障がい福祉サービス事業所を運営する中で、行政から下される最も重い処分。それが「指定取り消し」です⚠️
一度この処分を受けると、原則として5年間は新たな指定を受けることができず、事業の継続が極めて困難になります

なぜ、指定取り消しという事態が起きてしまうのか。
その多くは意図的な不正だけでなく、経営者や管理者の「ルールの誤認」や「独自の解釈」から始まります📝
社会福祉士・行政書士としての法令遵守の視点と、元銀行員としての財務の視点から、指定取り消しの実態と具体的な防衛策について解説します💡

1指定取り消しの主な要因

処分理由の大部分を占めるのが以下の2つです。
①人員基準違反の不適切な報告必要な有資格者(児童指導員や保育士など)が退職して欠如しているのに、減算の手続きをせず、配置しているように見せかける行為。
②不正請求
サービスを提供していない日や時間帯に給付費を請求したり、事実と異なる記録を作って国保連へ送信すること。

2 元銀行員が危惧する「不正請求の財務的リスク」🏦


指定取り消しになると、単に事業ができなくなるだけではありません。
過去に不正に受給した給付費を全額返還する義務が生じ、さらに「40%の加算金」が上乗せされます💸

例えば1,000万円の不適切な請求があれば、1,400万円を即座に現金で行政へ返還しなければなりません。金融機関からの融資の返済計画にも影響が及び、経営基盤を大きく揺るがす事態となります。
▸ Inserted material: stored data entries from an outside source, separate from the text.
--- config.mk ---
export PLATFORM = sky130hd
export DESIGN_NAME = vid_lock_ctrl
export DESIGN_NICKNAME = d
export VERILOG_FILES = /design/src/rtl/vlc_pkg.sv /design/src/rtl/vlc_trs_detect.sv /design/src/rtl/vlc_line_check.sv /design/src/rtl/vid_lock_ctrl.sv
export SDC_FILE = /design/constraint.sdc
export NUM_CORES = 1
export LEC_CHECK = 0
export ABC_AREA = 1
export BUFFER_PORTS_ARGS = -buffer_cell sky130_fd_sc_hd__buf_2
export CORE_MARGIN = 1.5
export CORE_UTILIZATION = 35
export DETAILED_ROUTE_END_ITERATION = 6
export PLACE_DENSITY = 0.52
export SLEW_MARGIN = 20
export SYNTH_ARGS = -nofsm -noshare
export SYNTH_HDL_FRONTEND = slang
export SYNTH_HIERARCHICAL = 1
export SYNTH_SLANG_ARGS = --single-unit
--- constraint.sdc ---
create_clock -name clk -period 2.4 [get_ports clk]
set_clock_uncertainty 0.15 [all_clocks]
set_input_delay 0.24 -clock clk [delete_from_list [all_inputs] [get_ports clk]]
set_output_delay 0.24 -clock clk [all_outputs]
set_load 0.05 [all_outputs]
そして何より、行き場を失うのは利用している子どもたちや障がいのある方々です。

3「だろう」「はずだ」の推測による運営を避ける


「この資格があれば、あの配置枠も兼務できるだろう」
「他の事業所もやっているから大丈夫なはずだ」
このような推測や、類似サービスからの独自のルール適用は、重大なリスクを伴います。厚生労働省の指定基準、解釈通知、留意事項通知、Q&Aに「明確に文字として明記されている事実」のみを根拠とすることが、安全な運営の絶対条件です。

今すぐ事業所でやるべき具体的な確認・ヒアリング事項


リスクを未然に防ぐため、管理者は以下の3点を必ず毎月チェックしてください✅

  • ①記録の完全一致チェック


スタッフの「出勤簿(タイムカード)」、利用者の「サービス提供記録」、そして国保連へ送信する「実績記録票」。この3点の日付と時間に1分のズレも矛盾もないか。

  • ②一次ソースの厳守とエビデンスの保管


法令上の明確な根拠が見つからない場合や、要件が不確実な場合は独自の解釈を避け、即座に「不明である」と判断して自治体の指定権者に確認をとっているか。また、その回答を議事録やメールでエビデンスとして残しているか。

  • ③人員欠如時の即時対応


スタッフの急な退職等で人員基準を満たさなくなった際、速やかに自治体へ変更届を出し、正しく「減算措置」を適用して請求しているか。